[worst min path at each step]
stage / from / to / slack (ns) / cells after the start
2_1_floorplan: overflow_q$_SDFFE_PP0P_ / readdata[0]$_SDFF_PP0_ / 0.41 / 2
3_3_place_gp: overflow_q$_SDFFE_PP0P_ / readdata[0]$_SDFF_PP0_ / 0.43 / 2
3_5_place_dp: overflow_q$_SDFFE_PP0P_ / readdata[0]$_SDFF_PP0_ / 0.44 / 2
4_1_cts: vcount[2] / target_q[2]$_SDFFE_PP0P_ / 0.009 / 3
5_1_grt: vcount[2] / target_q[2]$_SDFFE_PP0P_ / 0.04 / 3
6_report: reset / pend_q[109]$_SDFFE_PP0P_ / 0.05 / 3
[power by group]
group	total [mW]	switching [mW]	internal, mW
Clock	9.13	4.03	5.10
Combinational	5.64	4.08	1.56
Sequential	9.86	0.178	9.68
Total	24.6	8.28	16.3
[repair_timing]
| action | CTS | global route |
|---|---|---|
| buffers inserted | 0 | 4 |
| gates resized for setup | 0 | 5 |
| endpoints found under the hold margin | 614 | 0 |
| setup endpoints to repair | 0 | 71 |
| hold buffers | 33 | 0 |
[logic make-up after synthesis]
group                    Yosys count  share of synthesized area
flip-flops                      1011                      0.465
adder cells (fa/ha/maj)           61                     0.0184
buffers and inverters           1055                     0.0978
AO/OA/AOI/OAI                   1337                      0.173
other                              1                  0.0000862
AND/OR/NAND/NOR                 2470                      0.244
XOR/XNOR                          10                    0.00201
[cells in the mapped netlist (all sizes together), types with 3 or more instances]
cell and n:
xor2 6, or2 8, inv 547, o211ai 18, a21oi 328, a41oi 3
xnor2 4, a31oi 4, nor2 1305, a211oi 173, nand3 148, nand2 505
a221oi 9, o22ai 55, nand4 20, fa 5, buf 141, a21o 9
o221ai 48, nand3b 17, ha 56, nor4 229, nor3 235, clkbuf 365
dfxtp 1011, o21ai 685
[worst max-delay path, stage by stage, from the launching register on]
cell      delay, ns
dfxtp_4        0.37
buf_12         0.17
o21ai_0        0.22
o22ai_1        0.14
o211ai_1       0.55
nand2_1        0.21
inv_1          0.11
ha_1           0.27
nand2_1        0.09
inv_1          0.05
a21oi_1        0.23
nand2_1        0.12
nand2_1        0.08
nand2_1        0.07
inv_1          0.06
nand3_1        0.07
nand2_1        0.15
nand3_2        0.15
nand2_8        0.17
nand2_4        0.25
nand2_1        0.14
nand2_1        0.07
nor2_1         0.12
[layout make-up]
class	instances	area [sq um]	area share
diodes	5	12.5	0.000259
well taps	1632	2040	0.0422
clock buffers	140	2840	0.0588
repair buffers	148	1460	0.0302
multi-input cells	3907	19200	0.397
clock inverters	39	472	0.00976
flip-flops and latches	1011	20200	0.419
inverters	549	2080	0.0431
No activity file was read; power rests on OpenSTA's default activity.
**src/rtl/qubo_demon_sched.sv**
```systemverilog
// qubo_demon_sched
// Sequences a microcanonical (demon) annealing run over a spin vector.
// Each spin is offered in turn to an external datapath, which returns the
// signed energy change for flipping it. The flip is taken only when the demon
// can pay for it, and the demon absorbs whatever energy the flip releases.
// A run is MAX_COUNT full sweeps. After that the block parks in DONE.
//
// Ports
//   clk, rst_n   clock, synchronous active-low reset
//   ena          global enable; low freezes every register
//   start        run request, honoured in IDLE and DONE only
//   demon_init   demon energy loaded at run start
//   de_req       asks the datapath for the energy change of spin de_idx
//   de_idx       spin under evaluation
//   de_valid     datapath response strobe, honoured in REQ only
//   de_val       signed energy change if spin de_idx flips
//   spins        current spin vector
//   demon_e      current demon energy
//   sweep_cnt    sweeps completed in this run
//   busy, done   run in progress / run finished
//
// state | meaning
// IDLE  | after reset, waiting for start
// REQ   | de_req high, waiting for the datapath response
// APPLY | one cycle: accept/reject the flip, advance the index
// DONE  | run finished, results held until start or reset
module qubo_demon_sched #(
  parameter int N_SPINS   = 8,
  parameter int E_WIDTH   = 8,
  parameter int MAX_COUNT = 10000000
) (
  input  logic                           clk,
  input  logic                           rst_n,
  input  logic                           ena,
  input  logic                           start,
  input  logic [E_WIDTH-1:0]             demon_init,
  output logic                           de_req,
  output logic [$clog2(N_SPINS)-1:0]     de_idx,
  input  logic                           de_valid,
  input  logic [E_WIDTH:0]               de_val,
  output logic [N_SPINS-1:0]             spins,
  output logic [E_WIDTH-1:0]             demon_e,
  output logic [$clog2(MAX_COUNT+1)-1:0] sweep_cnt,
  output logic                           busy,
  output logic                           done
);

  localparam int IDX_W = $clog2(N_SPINS);
  localparam int CNT_W = $clog2(MAX_COUNT+1);
  localparam logic [IDX_W-1:0] IDX_LAST = IDX_W'(N_SPINS-1);
  localparam logic [CNT_W-1:0] CNT_MAX  = CNT_W'(MAX_COUNT);

  typedef enum logic [1:0] {S_IDLE, S_REQ, S_APPLY, S_DONE} state_t;

  state_t               state_q, state_d;
  logic [N_SPINS-1:0]   spins_q, spins_d;
  logic [E_WIDTH-1:0]   demon_q, demon_d;
  logic [IDX_W-1:0]     idx_q, idx_d;
  logic [CNT_W-1:0]     cnt_q, cnt_d;
  logic [E_WIDTH:0]     val_q, val_d;
  logic                 accept;
  logic signed [E_WIDTH+1:0] diff;

  always_ff @(posedge clk) begin
    if (!rst_n) begin
      state_q <= S_IDLE;
      spins_q <= '0;
      demon_q <= '0;
      idx_q   <= '0;
      cnt_q   <= '0;
      val_q   <= '0;
    end else if (ena) begin
      state_q <= state_d;
      spins_q <= spins_d;
      demon_q <= demon_d;
      idx_q   <= idx_d;
      cnt_q   <= cnt_d;
      val_q   <= val_d;
    end
  end

  always_comb begin
    state_d = state_q;
    spins_d = spins_q;
    demon_d = demon_q;
    idx_d   = idx_q;
    cnt_d   = cnt_q;
    val_d   = val_q;
    accept  = 1'b0;
    diff    = '0;
    case (state_q)
      S_IDLE, S_DONE: begin
        if (start) begin
          demon_d = demon_init;
          idx_d   = '0;
          cnt_d   = '0;
          state_d = S_REQ;
        end
      end
      S_REQ: begin
        if (de_valid) begin
          val_d   = de_val;
          state_d = S_APPLY;
        end
      end
      S_APPLY: begin
        // demon is zero-extended so it always compares as non-negative
        accept = $signed(val_q) <= $signed({1'b0, demon_q});
        // two guard bits: a negative de_val can push the sum past 2^E_WIDTH-1
        diff = $signed({2'b00, demon_q}) - $signed({val_q[E_WIDTH], val_q});
        if (accept) begin
          spins_d[idx_q] = ~spins_q[idx_q];
          demon_d = (|diff[E_WIDTH+1:E_WIDTH]) ? '1 : diff[E_WIDTH-1:0];
        end
        if (idx_q == IDX_LAST) begin
          idx_d   = '0;
          cnt_d   = cnt_q + CNT_W'(1);
          state_d = (cnt_d == CNT_MAX) ? S_DONE : S_REQ;
        end else begin
          idx_d   = idx_q + IDX_W'(1);
          state_d = S_REQ;
        end
      end
      default: state_d = S_IDLE;
    endcase
  end

  assign de_req    = (state_q == S_REQ);
  assign busy      = (state_q == S_REQ) || (state_q == S_APPLY);
  assign done      = (state_q == S_DONE);
  assign de_idx    = idx_q;
  assign spins     = spins_q;
  assign demon_e   = demon_q;
  assign sweep_cnt = cnt_q;

endmodule
```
================================
The answer is the full set of records, printed exactly as given.

▸ RESULT OF THE EXERCISE:
[worst min path at each step]
stage / from / to / slack (ns) / cells after the start
2_1_floorplan: overflow_q$_SDFFE_PP0P_ / readdata[0]$_SDFF_PP0_ / 0.41 / 2
3_3_place_gp: overflow_q$_SDFFE_PP0P_ / readdata[0]$_SDFF_PP0_ / 0.43 / 2
3_5_place_dp: overflow_q$_SDFFE_PP0P_ / readdata[0]$_SDFF_PP0_ / 0.44 / 2
4_1_cts: vcount[2] / target_q[2]$_SDFFE_PP0P_ / 0.009 / 3
5_1_grt: vcount[2] / target_q[2]$_SDFFE_PP0P_ / 0.04 / 3
6_report: reset / pend_q[109]$_SDFFE_PP0P_ / 0.05 / 3
[power by group]
group	total [mW]	switching [mW]	internal, mW
Clock	9.13	4.03	5.10
Combinational	5.64	4.08	1.56
Sequential	9.86	0.178	9.68
Total	24.6	8.28	16.3
[repair_timing]
| action | CTS | global route |
|---|---|---|
| buffers inserted | 0 | 4 |
| gates resized for setup | 0 | 5 |
| endpoints found under the hold margin | 614 | 0 |
| setup endpoints to repair | 0 | 71 |
| hold buffers | 33 | 0 |
[logic make-up after synthesis]
group                    Yosys count  share of synthesized area
flip-flops                      1011                      0.465
adder cells (fa/ha/maj)           61                     0.0184
buffers and inverters           1055                     0.0978
AO/OA/AOI/OAI                   1337                      0.173
other                              1                  0.0000862
AND/OR/NAND/NOR                 2470                      0.244
XOR/XNOR                          10                    0.00201
[cells in the mapped netlist (all sizes together), types with 3 or more instances]
cell and n:
xor2 6, or2 8, inv 547, o211ai 18, a21oi 328, a41oi 3
xnor2 4, a31oi 4, nor2 1305, a211oi 173, nand3 148, nand2 505
a221oi 9, o22ai 55, nand4 20, fa 5, buf 141, a21o 9
o221ai 48, nand3b 17, ha 56, nor4 229, nor3 235, clkbuf 365
dfxtp 1011, o21ai 685
[worst max-delay path, stage by stage, from the launching register on]
cell      delay, ns
dfxtp_4        0.37
buf_12         0.17
o21ai_0        0.22
o22ai_1        0.14
o211ai_1       0.55
nand2_1        0.21
inv_1          0.11
ha_1           0.27
nand2_1        0.09
inv_1          0.05
a21oi_1        0.23
nand2_1        0.12
nand2_1        0.08
nand2_1        0.07
inv_1          0.06
nand3_1        0.07
nand2_1        0.15
nand3_2        0.15
nand2_8        0.17
nand2_4        0.25
nand2_1        0.14
nand2_1        0.07
nor2_1         0.12
[layout make-up]
class	instances	area [sq um]	area share
diodes	5	12.5	0.000259
well taps	1632	2040	0.0422
clock buffers	140	2840	0.0588
repair buffers	148	1460	0.0302
multi-input cells	3907	19200	0.397
clock inverters	39	472	0.00976
flip-flops and latches	1011	20200	0.419
inverters	549	2080	0.0431
No activity file was read; power rests on OpenSTA's default activity.
**src/rtl/qubo_demon_sched.sv**
```systemverilog
// qubo_demon_sched
// Sequences a microcanonical (demon) annealing run over a spin vector.
// Each spin is offered in turn to an external datapath, which returns the
// signed energy change for flipping it. The flip is taken only when the demon
// can pay for it, and the demon absorbs whatever energy the flip releases.
// A run is MAX_COUNT full sweeps. After that the block parks in DONE.
//
// Ports
//   clk, rst_n   clock, synchronous active-low reset
//   ena          global enable; low freezes every register
//   start        run request, honoured in IDLE and DONE only
//   demon_init   demon energy loaded at run start
//   de_req       asks the datapath for the energy change of spin de_idx
//   de_idx       spin under evaluation
//   de_valid     datapath response strobe, honoured in REQ only
//   de_val       signed energy change if spin de_idx flips
//   spins        current spin vector
//   demon_e      current demon energy
//   sweep_cnt    sweeps completed in this run
//   busy, done   run in progress / run finished
//
// state | meaning
// IDLE  | after reset, waiting for start
// REQ   | de_req high, waiting for the datapath response
// APPLY | one cycle: accept/reject the flip, advance the index
// DONE  | run finished, results held until start or reset
module qubo_demon_sched #(
  parameter int N_SPINS   = 8,
  parameter int E_WIDTH   = 8,
  parameter int MAX_COUNT = 10000000
) (
  input  logic                           clk,
  input  logic                           rst_n,
  input  logic                           ena,
  input  logic                           start,
  input  logic [E_WIDTH-1:0]             demon_init,
  output logic                           de_req,
  output logic [$clog2(N_SPINS)-1:0]     de_idx,
  input  logic                           de_valid,
  input  logic [E_WIDTH:0]               de_val,
  output logic [N_SPINS-1:0]             spins,
  output logic [E_WIDTH-1:0]             demon_e,
  output logic [$clog2(MAX_COUNT+1)-1:0] sweep_cnt,
  output logic                           busy,
  output logic                           done
);

  localparam int IDX_W = $clog2(N_SPINS);
  localparam int CNT_W = $clog2(MAX_COUNT+1);
  localparam logic [IDX_W-1:0] IDX_LAST = IDX_W'(N_SPINS-1);
  localparam logic [CNT_W-1:0] CNT_MAX  = CNT_W'(MAX_COUNT);

  typedef enum logic [1:0] {S_IDLE, S_REQ, S_APPLY, S_DONE} state_t;

  state_t               state_q, state_d;
  logic [N_SPINS-1:0]   spins_q, spins_d;
  logic [E_WIDTH-1:0]   demon_q, demon_d;
  logic [IDX_W-1:0]     idx_q, idx_d;
  logic [CNT_W-1:0]     cnt_q, cnt_d;
  logic [E_WIDTH:0]     val_q, val_d;
  logic                 accept;
  logic signed [E_WIDTH+1:0] diff;

  always_ff @(posedge clk) begin
    if (!rst_n) begin
      state_q <= S_IDLE;
      spins_q <= '0;
      demon_q <= '0;
      idx_q   <= '0;
      cnt_q   <= '0;
      val_q   <= '0;
    end else if (ena) begin
      state_q <= state_d;
      spins_q <= spins_d;
      demon_q <= demon_d;
      idx_q   <= idx_d;
      cnt_q   <= cnt_d;
      val_q   <= val_d;
    end
  end

  always_comb begin
    state_d = state_q;
    spins_d = spins_q;
    demon_d = demon_q;
    idx_d   = idx_q;
    cnt_d   = cnt_q;
    val_d   = val_q;
    accept  = 1'b0;
    diff    = '0;
    case (state_q)
      S_IDLE, S_DONE: begin
        if (start) begin
          demon_d = demon_init;
          idx_d   = '0;
          cnt_d   = '0;
          state_d = S_REQ;
        end
      end
      S_REQ: begin
        if (de_valid) begin
          val_d   = de_val;
          state_d = S_APPLY;
        end
      end
      S_APPLY: begin
        // demon is zero-extended so it always compares as non-negative
        accept = $signed(val_q) <= $signed({1'b0, demon_q});
        // two guard bits: a negative de_val can push the sum past 2^E_WIDTH-1
        diff = $signed({2'b00, demon_q}) - $signed({val_q[E_WIDTH], val_q});
        if (accept) begin
          spins_d[idx_q] = ~spins_q[idx_q];
          demon_d = (|diff[E_WIDTH+1:E_WIDTH]) ? '1 : diff[E_WIDTH-1:0];
        end
        if (idx_q == IDX_LAST) begin
          idx_d   = '0;
          cnt_d   = cnt_q + CNT_W'(1);
          state_d = (cnt_d == CNT_MAX) ? S_DONE : S_REQ;
        end else begin
          idx_d   = idx_q + IDX_W'(1);
          state_d = S_REQ;
        end
      end
      default: state_d = S_IDLE;
    endcase
  end

  assign de_req    = (state_q == S_REQ);
  assign busy      = (state_q == S_REQ) || (state_q == S_APPLY);
  assign done      = (state_q == S_DONE);
  assign de_idx    = idx_q;
  assign spins     = spins_q;
  assign demon_e   = demon_q;
  assign sweep_cnt = cnt_q;

endmodule
```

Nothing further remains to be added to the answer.